### WHAT THE TASK REQUIRES
Of the lines below, write out exactly those from the line with "Crit path buffers/inverters" through the line with "Final ANT Viol", both included, and skip the rest.

[DATASET RECORDS — start]

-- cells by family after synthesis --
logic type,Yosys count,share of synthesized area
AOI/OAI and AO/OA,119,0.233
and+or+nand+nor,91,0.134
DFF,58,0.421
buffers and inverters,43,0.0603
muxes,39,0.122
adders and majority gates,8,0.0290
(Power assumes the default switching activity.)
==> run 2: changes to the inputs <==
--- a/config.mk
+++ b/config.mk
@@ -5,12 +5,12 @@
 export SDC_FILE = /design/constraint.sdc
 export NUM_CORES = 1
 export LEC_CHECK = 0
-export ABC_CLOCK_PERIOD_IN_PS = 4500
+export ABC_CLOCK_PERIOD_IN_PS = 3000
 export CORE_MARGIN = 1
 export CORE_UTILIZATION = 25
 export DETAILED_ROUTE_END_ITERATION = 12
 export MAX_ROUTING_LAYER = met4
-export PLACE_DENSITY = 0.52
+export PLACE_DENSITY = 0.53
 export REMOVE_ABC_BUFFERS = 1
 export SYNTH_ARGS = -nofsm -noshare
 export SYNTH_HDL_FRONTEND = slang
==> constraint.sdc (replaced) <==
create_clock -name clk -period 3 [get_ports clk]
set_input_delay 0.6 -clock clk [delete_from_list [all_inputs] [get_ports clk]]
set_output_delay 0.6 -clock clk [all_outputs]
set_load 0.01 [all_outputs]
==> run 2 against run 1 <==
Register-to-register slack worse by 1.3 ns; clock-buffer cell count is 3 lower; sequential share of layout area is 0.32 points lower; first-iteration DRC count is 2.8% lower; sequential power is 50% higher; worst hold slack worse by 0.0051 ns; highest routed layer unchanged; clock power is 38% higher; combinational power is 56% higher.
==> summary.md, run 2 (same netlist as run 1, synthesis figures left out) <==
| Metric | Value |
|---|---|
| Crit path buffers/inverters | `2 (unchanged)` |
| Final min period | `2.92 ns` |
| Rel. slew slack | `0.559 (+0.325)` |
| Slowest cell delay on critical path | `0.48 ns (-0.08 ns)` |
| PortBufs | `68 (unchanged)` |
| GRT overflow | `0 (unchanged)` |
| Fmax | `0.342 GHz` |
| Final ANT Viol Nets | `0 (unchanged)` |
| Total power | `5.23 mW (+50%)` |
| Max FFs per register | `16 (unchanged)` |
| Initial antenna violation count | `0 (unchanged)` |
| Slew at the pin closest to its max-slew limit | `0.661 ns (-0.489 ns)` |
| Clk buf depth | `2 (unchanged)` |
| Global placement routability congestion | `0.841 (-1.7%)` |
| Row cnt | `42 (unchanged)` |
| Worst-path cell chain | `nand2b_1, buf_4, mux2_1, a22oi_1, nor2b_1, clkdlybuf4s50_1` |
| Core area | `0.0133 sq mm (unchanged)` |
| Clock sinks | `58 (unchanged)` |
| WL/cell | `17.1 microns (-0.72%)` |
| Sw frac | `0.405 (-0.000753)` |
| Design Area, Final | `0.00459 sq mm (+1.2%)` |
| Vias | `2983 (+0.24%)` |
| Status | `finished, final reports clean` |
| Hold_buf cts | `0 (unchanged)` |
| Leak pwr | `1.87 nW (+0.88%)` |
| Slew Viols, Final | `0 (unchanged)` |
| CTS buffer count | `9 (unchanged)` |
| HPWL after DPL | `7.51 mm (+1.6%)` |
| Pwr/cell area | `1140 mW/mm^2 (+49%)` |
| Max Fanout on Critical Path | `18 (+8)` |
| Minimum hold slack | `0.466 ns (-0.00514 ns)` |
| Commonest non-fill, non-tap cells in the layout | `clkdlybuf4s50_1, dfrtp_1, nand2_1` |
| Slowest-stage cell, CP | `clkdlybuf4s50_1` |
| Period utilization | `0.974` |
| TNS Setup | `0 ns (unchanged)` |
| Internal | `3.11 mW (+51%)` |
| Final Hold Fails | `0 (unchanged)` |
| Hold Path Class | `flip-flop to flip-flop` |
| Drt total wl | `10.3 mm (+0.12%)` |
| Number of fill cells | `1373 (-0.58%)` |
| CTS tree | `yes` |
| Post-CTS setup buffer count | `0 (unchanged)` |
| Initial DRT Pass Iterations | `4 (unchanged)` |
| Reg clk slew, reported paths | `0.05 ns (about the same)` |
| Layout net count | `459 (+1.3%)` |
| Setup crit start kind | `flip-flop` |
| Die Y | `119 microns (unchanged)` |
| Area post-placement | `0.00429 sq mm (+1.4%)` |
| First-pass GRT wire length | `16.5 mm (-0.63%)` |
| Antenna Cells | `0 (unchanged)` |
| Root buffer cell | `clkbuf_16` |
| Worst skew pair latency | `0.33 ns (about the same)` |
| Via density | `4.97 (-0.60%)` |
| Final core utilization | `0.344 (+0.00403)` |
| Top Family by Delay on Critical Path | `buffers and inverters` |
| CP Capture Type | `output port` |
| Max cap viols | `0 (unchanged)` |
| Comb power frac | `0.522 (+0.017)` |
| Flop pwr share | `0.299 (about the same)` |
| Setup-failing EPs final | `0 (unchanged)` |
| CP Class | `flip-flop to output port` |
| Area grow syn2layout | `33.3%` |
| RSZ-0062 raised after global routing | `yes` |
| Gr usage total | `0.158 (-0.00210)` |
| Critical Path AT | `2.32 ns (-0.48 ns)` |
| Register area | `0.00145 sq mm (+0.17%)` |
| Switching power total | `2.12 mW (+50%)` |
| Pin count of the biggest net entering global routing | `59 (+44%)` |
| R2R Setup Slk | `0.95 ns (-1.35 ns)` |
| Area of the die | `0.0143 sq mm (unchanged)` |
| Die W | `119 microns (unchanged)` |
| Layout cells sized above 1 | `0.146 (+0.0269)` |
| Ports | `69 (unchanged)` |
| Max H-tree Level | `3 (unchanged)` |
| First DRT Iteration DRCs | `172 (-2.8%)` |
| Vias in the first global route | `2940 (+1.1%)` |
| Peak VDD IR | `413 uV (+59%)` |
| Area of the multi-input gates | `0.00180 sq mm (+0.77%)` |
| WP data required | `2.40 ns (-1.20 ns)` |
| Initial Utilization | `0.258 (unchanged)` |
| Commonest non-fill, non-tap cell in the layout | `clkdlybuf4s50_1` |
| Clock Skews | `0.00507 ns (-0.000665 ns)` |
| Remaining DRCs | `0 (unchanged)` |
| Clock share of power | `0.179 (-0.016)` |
--- src/rtl/mem_access_ctrl_if.sv ---
// ---------------------------------------------------------------------------
// mem_access_ctrl_if
//   Bundles the request/response handshake between the datapath and the
//   memory access controller, together with the single-port memory bus the
//   controller drives.
//
//   Handshake: a request transfers on a rising edge where req_valid=1 and
//   req_ready=1; the requester holds req_* stable until that edge.
//   rsp_valid is a one-cycle completion pulse with no back-pressure, and
//   rsp_rdata is only meaningful while rsp_valid=1.
//
//   Modports:
//     master - requester side plus memory model (drives req_*, mem_dataout)
//     slave  - the controller (drives req_ready, rsp_*, mem_address,
//              mem_datain, mem_write)
// ---------------------------------------------------------------------------
interface mem_access_ctrl_if #(
  parameter int ADDR_W = 9,
  parameter int DATA_W = 32
);
  logic              req_valid;
  logic              req_write;
  logic [ADDR_W-1:0] req_addr;
  logic [DATA_W-1:0] req_wdata;
  logic              req_ready;
  logic              rsp_valid;
  logic [DATA_W-1:0] rsp_rdata;
  logic [ADDR_W-1:0] mem_address;
  logic [DATA_W-1:0] mem_datain;
  logic              mem_write;
  logic [DATA_W-1:0] mem_dataout;

  modport master (
    output req_valid, req_write, req_addr, req_wdata, mem_dataout,
    input  req_ready, rsp_valid, rsp_rdata, mem_address, mem_datain, mem_write
  );

  modport slave (
    input  req_valid, req_write, req_addr, req_wdata, mem_dataout,
    output req_ready, rsp_valid, rsp_rdata, mem_address, mem_datain, mem_write
  );
endinterface

--- src/rtl/mem_access_ctrl.sv ---
// ---------------------------------------------------------------------------
// mem_access_ctrl
//   CPU-side initiator for a single-port memory with combinational read and
//   rising-edge write. Owns MAR/MDR and turns one-word read/write requests
//   into memory cycles: IDLE -> SETUP (WAIT_CYCLES cycles, skipped if 0)
//   -> ACCESS (one cycle) -> RESP (one cycle) -> IDLE.
//
//   Ports:
//     clk      - system clock, rising-edge active
//     reset_n  - asynchronous active-low reset
//     bus      - mem_access_ctrl_if.slave (request/response + memory bus)
//     state_o  - current FSM state, for debug/observation
//
//   Parameters: ADDR_W, DATA_W, WAIT_CYCLES (address-setup cycles, 0..15).
// ---------------------------------------------------------------------------
module mem_access_ctrl #(
  parameter int ADDR_W      = 9,
  parameter int DATA_W      = 32,
  parameter int WAIT_CYCLES = 1
) (
  input  logic                 clk,
  input  logic                 reset_n,
  mem_access_ctrl_if.slave     bus,
  output logic [1:0]           state_o
);

  typedef enum logic [1:0] {
    IDLE   = 2'd0,
    SETUP  = 2'd1,
    ACCESS = 2'd2,
    RESP   = 2'd3
  } state_e;

  // The counter is 4 bits wide; WAIT_CYCLES above 15 is outside the legal
  // range and is simply truncated here.
  localparam logic [3:0] WAIT_INIT = 4'(WAIT_CYCLES);

  state_e            state_q;
  logic [ADDR_W-1:0] mar_q;
  logic [DATA_W-1:0] mdr_q;
  logic              wr_q;
  logic [3:0]        cnt_q;

  always_ff @(posedge clk or negedge reset_n) begin
    if (!reset_n) begin
      state_q <= IDLE;
      mar_q   <= '0;
      mdr_q   <= '0;
      wr_q    <= 1'b0;
      cnt_q   <= '0;
    end else begin
      case (state_q)
        IDLE: begin
          if (bus.req_valid) begin
            mar_q <= bus.req_addr;
            wr_q  <= bus.req_write;
            cnt_q <= WAIT_INIT;
            // Reads leave MDR alone so rsp_rdata keeps the last result
            // until the new read data is captured.
            if (bus.req_write) begin
              mdr_q <= bus.req_wdata;
            end
            state_q <= (WAIT_INIT == 4'd0) ? ACCESS : SETUP;
          end
        end
        SETUP: begin
          cnt_q <= cnt_q - 4'd1;
          if (cnt_q == 4'd1) begin
            state_q <= ACCESS;
          end
        end
        ACCESS: begin
          // Memory read is combinational, so data is valid during ACCESS
          // and captured on its closing edge.
          if (!wr_q) begin
            mdr_q <= bus.mem_dataout;
          end
          state_q <= RESP;
        end
        RESP: begin
          state_q <= IDLE;
        end
        default: begin
          state_q <= IDLE;
        end
      endcase
    end
  end

  // All outputs decode registered state only, so an asynchronous reset
  // drops mem_write at once and no combinational path reaches the bus.
  assign bus.req_ready   = (state_q == IDLE);
  assign bus.rsp_valid   = (state_q == RESP);
  assign bus.rsp_rdata   = mdr_q;
  assign bus.mem_address = mar_q;
  assign bus.mem_datain  = mdr_q;
  assign bus.mem_write   = (state_q == ACCESS) && wr_q;
  assign state_o         = state_q;

endmodule
--- src/flat_wrapper.sv ---
// flat-port wrapper written by rule: the top's interface ports become plain ports
module mem_access_ctrl_flat 
#(
  parameter int ADDR_W      = 9,
  parameter int DATA_W      = 32,
  parameter int WAIT_CYCLES = 1
)
  (clk, reset_n, state_o, bus_req_valid, bus_req_write, bus_req_addr, bus_req_wdata, bus_mem_dataout, bus_req_ready, bus_rsp_valid, bus_rsp_rdata, bus_mem_address, bus_mem_datain, bus_mem_write);
  mem_access_ctrl_if #(.ADDR_W(ADDR_W), .DATA_W(DATA_W)) bus_i ();
  input  logic clk;
  input  logic reset_n;
  output logic [1:0] state_o;
  input wire logic [$bits(bus_i.req_valid)-1:0] bus_req_valid;
  input wire logic [$bits(bus_i.req_write)-1:0] bus_req_write;
  input wire logic [$bits(bus_i.req_addr)-1:0] bus_req_addr;
  input wire logic [$bits(bus_i.req_wdata)-1:0] bus_req_wdata;
  input wire logic [$bits(bus_i.mem_dataout)-1:0] bus_mem_dataout;
  output wire logic [$bits(bus_i.req_ready)-1:0] bus_req_ready;
  output wire logic [$bits(bus_i.rsp_valid)-1:0] bus_rsp_valid;
  output wire logic [$bits(bus_i.rsp_rdata)-1:0] bus_rsp_rdata;
  output wire logic [$bits(bus_i.mem_address)-1:0] bus_mem_address;
  output wire logic [$bits(bus_i.mem_datain)-1:0] bus_mem_datain;
  output wire logic [$bits(bus_i.mem_write)-1:0] bus_mem_write;
  assign bus_i.req_valid = bus_req_valid;
  assign bus_i.req_write = bus_req_write;
  assign bus_i.req_addr = bus_req_addr;
  assign bus_i.req_wdata = bus_req_wdata;
  assign bus_i.mem_dataout = bus_mem_dataout;
  assign bus_req_ready = bus_i.req_ready;
  assign bus_rsp_valid = bus_i.rsp_valid;
  assign bus_rsp_rdata = bus_i.rsp_rdata;
  assign bus_mem_address = bus_i.mem_address;
  assign bus_mem_datain = bus_i.mem_datain;
  assign bus_mem_write = bus_i.mem_write;
  mem_access_ctrl #(.ADDR_W(ADDR_W), .DATA_W(DATA_W), .WAIT_CYCLES(WAIT_CYCLES)) u_core (.clk(clk), .reset_n(reset_n), .bus(bus_i), .state_o(state_o));
endmodule
--- config.mk ---
export PLATFORM = sky130hd
export DESIGN_NAME = mem_access_ctrl_flat
export DESIGN_NICKNAME = d
export VERILOG_FILES = /design/src/rtl/mem_access_ctrl_if.sv /design/src/rtl/mem_access_ctrl.sv /design/src/flat_wrapper.sv
export SDC_FILE = /design/constraint.sdc
export NUM_CORES = 1
export LEC_CHECK = 0
export ABC_AREA = 1
export BUFFER_PORTS_ARGS = -buffer_cell sky130_fd_sc_hd__clkbuf_2
export CORE_AREA = 2 2 74 90
export DETAILED_ROUTE_END_ITERATION = 7
export DIE_AREA = 0 0 76 92
export HOLD_SLACK_MARGIN = 0.08
export PLACE_DENSITY = 0.89
export SLEW_MARGIN = 0
export SYNTH_ARGS = -nofsm -noshare
export SYNTH_HDL_FRONTEND = slang
export SYNTH_SLANG_ARGS = --single-unit
--- constraint.sdc ---
create_clock -name clk -period 1.58 [get_ports clk]
set_input_delay 0.316 -clock clk [delete_from_list [all_inputs] [get_ports clk]]
set_output_delay 0.316 -clock clk [all_outputs]
set_load 0.01 [all_outputs]
Word-level counts from Yosys, hierarchy flattened
Cells that the tools add are included.

Register bits: 48. Output and inout port bits: 78.

$add $sub $neg: 1. Eq/ne operators: 8. Multiplexer cells: 9. Reduce and logical (&&, ||, !) cells: 8.

Operators by type and width (count): $mux W32 (3); $pmux W32 S2 (1); $pmux W2 S4 (1); $pmux W4 S2 (1); $ne A2 B2 Y1 const B (3); $reduce_and A2 Y1 (3); $eq A2 B2 Y1 const B (2); $eq A4 B1 Y1 const B (1); $mux W2 (2); $mux W4 (1); $reduce_and A4 Y1 (1); $reduce_bool A2 Y1 (2); $sub A4 B1 Y4 const B (1); $eq A2 B1 Y1 const B (1); $logic_not A2 Y1 (1); $ne A2 B1 Y1 const B (1); $logic_and A1 B1 Y1 (1).

Logic depth before layout (Yosys ltp)
Gate-level depths: netlist of the first run.

Word-level depth: 3. Mapped depth: 8.

Worst setup path before layout of the first run
Ideal clock, no wire load.

Path type: reg-to-reg. From: reg u_core.state_q[0] (netlist: u_core.state_o[0]). To: reg u_core.mar_q[0] (netlist: u_core.bus.mem_address[0]). Arrival: 1422 ps. Setup slack: 34 ps. Stages on the path, launching flop included: 6. Clock period less this slack: 1546 ps. Cells stage by stage: dfrtp_1 -> inv_1 -> ha_1 -> nand2_1 -> buf_2 -> mux2_2.

Longest elaborated chain between the ends: 2.

RTL lines: start, declared (RTL line mem_access_ctrl.sv:38) `state_e state_q;`; start signal, assigned (RTL line mem_access_ctrl.sv:63) `state_q <= (WAIT_INIT == 4'd0) ? ACCESS : SETUP;`; $logic_not A2 Y1; named net bus_req_ready (RTL line flat_wrapper.sv:18) `output wire logic [$bits(bus_i.req_ready)-1:0] bus_req_ready;`; $reduce_and A2 Y1 (no line); end signal, assigned (RTL line mem_access_ctrl.sv:55) `mar_q <= bus.req_addr;`; end, declared (RTL line mem_access_ctrl.sv:39) `logic [ADDR_W-1:0] mar_q;`.

The timed path passes the listed nets, and every way through them passes these cells. A chain may end at the register's enable or synchronous reset.

Worst setup path after layout of the first run
From: reg u_core.state_q[0] (netlist: u_core.state_o[0]). To: out bus_mem_write.

Longest elaborated chain between the ends: 2.

RTL lines: $eq A2 B2 Y1 (RTL line mem_access_ctrl.sv:97) `assign bus.mem_write = (state_q == ACCESS) && wr_q;`; $logic_and A1 B1 Y1 (RTL line mem_access_ctrl.sv:97); end, declared (RTL line flat_wrapper.sv:23) `output wire logic [$bits(bus_i.mem_write)-1:0] bus_mem_write;`.

Every way passes these cells.

==> results.md, run 1 <==
Run status:
- The flow ran to the end, and the final reports show no timing, DRC or antenna violations.

Critical path:
- The data arrival time at the worst-slack endpoint is roughly 1.2 ns.
- The endpoint required time on the critical path is ~1.3 ns.
- Tracing the worst setup path back leads to its startpoint at u_core.state_o[0].
- STA classifies the critical path startpoint as a flop.
- Counting cells, the worst reg-to-reg path comes to 8.
- The type of destination of the critical path is a primary output.
- In this run the critical register-to-register path is captured at u_core.bus.mem_datain[27].
- Along the worst path, the maximum fanout reaches 6.
- The type of the setup path with the least slack is reg2out.
- The startpoint identified for the worst register-to-register timing path is u_core.state_o[1].
- Setup slack on the worst reg-to-reg path comes out at 0.10 ns.

Clock tree:
- The clock tree root buffer cell is sky130_fd_sc_hd__clkbuf_8.
- The clock drives 48 sinks.
- The clock latency of the later-clocked register in the worst-skew pair is roughly 0.3 ns.
- The clock-pin transition on the worst setup and hold timing paths is around 0.090 ns.
- The H-tree was split into 2 levels.
- The clock passes through at most 2 buffers.
- The number of buffers created by CTS is 5.
- TritonCTS built the clock tree.

Power and ir drop:
- The fraction of power consumed by sequential logic is 0.300.
- The share of total power dissipated in the clock network is 0.118.
- Across the VDD grid, the largest voltage drop is 1.12 mV.
- The internal portion of the total power is about 0.0045 W.
- Of the total power, the share spent switching nets is 0.431.
- The net switching power of the design is roughly 0.0034 W.
- Of the total power, combinational logic draws 0.582.
- The power after layout is between 0.007 and 0.008 W.
- The power density of the placed cells is 2270 mW/mm^2.
- The static leakage is 1.88 nW.

Placement:
- The placed instances occupy a cell area of roughly 0.0033 mm^2.
- The final weighted congestion in routability-driven placement is between 0.7 and 0.8.
- The wire-length estimate of the detail-placed layout is roughly 4800 um.
- The count of input and output buffers is around 150.

Layout:
- Leaving out fill and tap cells, the most frequent cell in the layout is sky130_fd_sc_hd__clkbuf_2.
- In the final layout, flip-flops and latches occupy 0.00120 mm^2.
- With fillers left out, the area of the finished cells amounts to approximately 0.0035 mm^2.
- At the end of the flow the core is filled with cells to 0.560.
- The combined area of the multi-input logic cells is between 0.001 and 0.0015 mm^2.
- The layout has between 500 and 600 filler cells.
- The number of nets in the layout is roughly 500.
- The number of antenna diodes in the final layout is 0.
- The share of layout cells above drive strength 1 is 0.577.
- The top cell types in the final layout, fill and taps aside, are sky130_fd_sc_hd__clkbuf_2 (152), sky130_fd_sc_hd__nand2_1 (49), sky130_fd_sc_hd__dfrtp_1 (47), sky130_fd_sc_hd__o21ai_0 (38), sky130_fd_sc_hd__or2_2 (32).
- The area growth from synthesis to layout is 33.8%.

STA:
- The clock tree skew after final layout is ~0.0090 ns.
- The hold violation count in the final report was 0.
- The share of the clock period used by the worst path is 0.960.
- The count of final max-slew check failures is 0.
- Setup repair after global routing left no endpoint under its margin.
- The minimum period implied by the final worst setup slack is between 1.5 and 2 ns.
- The total negative setup slack is 0 ns.
- Setup violations remaining at the end of the flow were counted as 0.
- The remaining max-slew budget at the tightest pin is 0.678.
- Derived from the worst setup path, the maximum achievable clock frequency is approximately 660 MHz.
- The slew at the pin closest to its max-slew limit is around 0.48 ns.

Min path:
- The tightest min-delay check is of the in2reg type.
- The capture endpoint of the worst hold path is u_core.bus.mem_address[2].
- The startpoint of the tightest hold check path is bus_req_addr[2].
- The worst hold path stage count is 2.

Synthesis:
- Counting flops and latches in the post-synthesis netlist gives 48.
- In this run, synthesis inferred 0 flip-flops with an integrated enable.
- Of all flip-flops after synthesis, the portion carrying an async set or reset was 1.00.
- The count of mapped cells out of synthesis is 280.
- The mapped netlist covers about 0.0026 mm^2.
- The number of distinct standard cells referenced by the synthesized netlist is 20.
- In this run the mean area of a mapped cell was around 9.3 um^2.
- The leading register cell type out of synthesis is sky130_fd_sc_hd__dfrtp_1.
- The Yosys step of the flow raised 0 warnings.
- The synthesized netlist net count is between 300 and 400.
- The share of the Yosys chip area taken by registers is 0.462.

GRT:
- The number of antenna violations at the first check in global routing was 0.
- Entering global routing, the biggest net connects 33 pins.
- The final global-route overflow total is 0.
- The wire length of the first global-routing pass is approximately 10000 um.
- The combined global-route utilization of all metal layers is 0.175.
- The via count of the first global-routing pass is ~2100.

Die:
- The initial utilization of the core area, before any placement, comes to 0.419.
- The die outline width is 76 um.
- The area enclosed by the die boundary is about 0.007 mm^2.
- In this run the count of I/O pins placed on the die edge is ~160.
- The count of standard-cell rows is 32.
- The area of the core region is a little over 0.006 mm^2.
- The height of the die is about 92 um.

Drt:
- The number of routed nets with antenna violations is 0.
- Before antenna repair, the detailed router went through 4 iterations.
- The per-cell routed wire length is 12.4 um.
- The wire length reported by the detailed router is 6140 um.
- After detailed routing, the number of remaining DRC violations is 0.
- The first routing iteration left 51 violations.
- The via count of the routed design is 2292.
- After detailed routing, the number of vias per cell comes to approximately 4.6.

Flow run:
- The count of max-cap constraint violations is 0.
[per-layer routing]
metal | global-route usage | vias up | part of all wire
met1 | 0.204 | 1042 | 0.40
met2 | 0.316 | 100 | 0.51
li1 | - | 1145 | -
met4 | 0.0545 | 0 | 0.0090
met5 | 0 | - | 0
met3 | 0.0453 | 5 | 0.076
[registers in the layout, indices dropped and copies added (netlist names)]
name / count
u_core.bus.mem_address: 9
u_core.bus.mem_datain: 32
u_core.cnt_q: 4
u_core.wr_q: 1
u_core.state_o: 2
[logic make-up after synthesis]
kind of cell / Yosys count / synth area share
simple gates: 93 / 0.176
compound gates: 69 / 0.149
buf+inv: 54 / 0.141
flops: 48 / 0.462
mux: 10 / 0.0433
fa+ha+maj: 6 / 0.0289
[critical path, stage by stage (launching register included)]
cell and delay (ns):
sky130_fd_sc_hd__dfrtp_1 0.40, sky130_fd_sc_hd__inv_2 0.10, sky130_fd_sc_hd__ha_4 0.19, sky130_fd_sc_hd__nand2_4 0.05, sky130_fd_sc_hd__inv_1 0.04, sky130_fd_sc_hd__buf_2 0.12
[power by group through the flow]
stage	clock network, W	registers (W)	logic, W
floorplan	0	0.00256	0.00312
global placement	0	0.00233	0.00436
detailed placement	0	0.00237	0.00450
CTS	0.000955	0.00236	0.00459
global route	0.00101	0.00245	0.00509
finish	0.000928	0.00236	0.00458
[cell type report]
type | instances | share of cell area
clock buffer | 6 | 0.0238
clock inverter | 2 | 0.0112
inverter | 9 | 0.00972
multi-input combinational | 178 | 0.306
sequential | 48 | 0.346
tap | 85 | 0.0306
timing repair buffer | 168 | 0.272
[worst max path at each step]
stage | to | slack, ns | cells after the start
2_1_floorplan | u_core.bus.mem_address[0] | 0.03 | 5
3_3_place_gp | u_core.bus.mem_datain[20] | 0.15 | 5
3_5_place_dp | u_core.bus.mem_datain[27] | 0.07 | 5
4_1_cts | bus_mem_write | 0.002 | 5
5_1_grt | bus_mem_write | 0.007 | 5
6_report | bus_mem_write | 0.06 | 5
[what timing repair did]
action / 4_1_cts / 5_1_grt
buffers inserted: 1 / 3
gates cloned: 0 / 0
endpoints found under the setup margin: 2 / 2
pin swaps: 1 / 1
resized for setup: 8 / 4
hold buffers: 1 / 0
endpoints found under the hold margin: 17 / 0
[cell usage after synthesis (2+ instances only)]
cell type	count	area, um^2
sky130_fd_sc_hd__a21oi_1	2	10.0
sky130_fd_sc_hd__buf_4	33	248
sky130_fd_sc_hd__buf_6	5	56.3
sky130_fd_sc_hd__clkbuf_1	6	22.5
sky130_fd_sc_hd__dfrtp_1	48	1200
sky130_fd_sc_hd__ha_1	6	75.1
sky130_fd_sc_hd__inv_1	8	30.0
sky130_fd_sc_hd__mux2_2	10	113
sky130_fd_sc_hd__nand2_1	50	188
sky130_fd_sc_hd__nand3_1	5	25.0
sky130_fd_sc_hd__nor2_1	4	15.0
sky130_fd_sc_hd__o21ai_0	38	190
sky130_fd_sc_hd__o21ai_1	17	85.1
sky130_fd_sc_hd__o21ai_2	11	96.3
sky130_fd_sc_hd__or2_2	32	200
[through the flow]
stage	std cells	hold WS, ns	worst slack (ns)
finish	496	0.241	0.0636
global route	496	0.228	0.00680
CTS	494	0.230	0.00236
detailed placement	484	0.298	0.0679
global placement	484	0.287	0.152
floorplan	280	0.0204	0.0338
(Power assumes the default switching activity.)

[DATASET RECORDS — finish]

### THE ANSWER
| Crit path buffers/inverters | `2 (unchanged)` |
| Final min period | `2.92 ns` |
| Rel. slew slack | `0.559 (+0.325)` |
| Slowest cell delay on critical path | `0.48 ns (-0.08 ns)` |
| PortBufs | `68 (unchanged)` |
| GRT overflow | `0 (unchanged)` |
| Fmax | `0.342 GHz` |
| Final ANT Viol Nets | `0 (unchanged)` |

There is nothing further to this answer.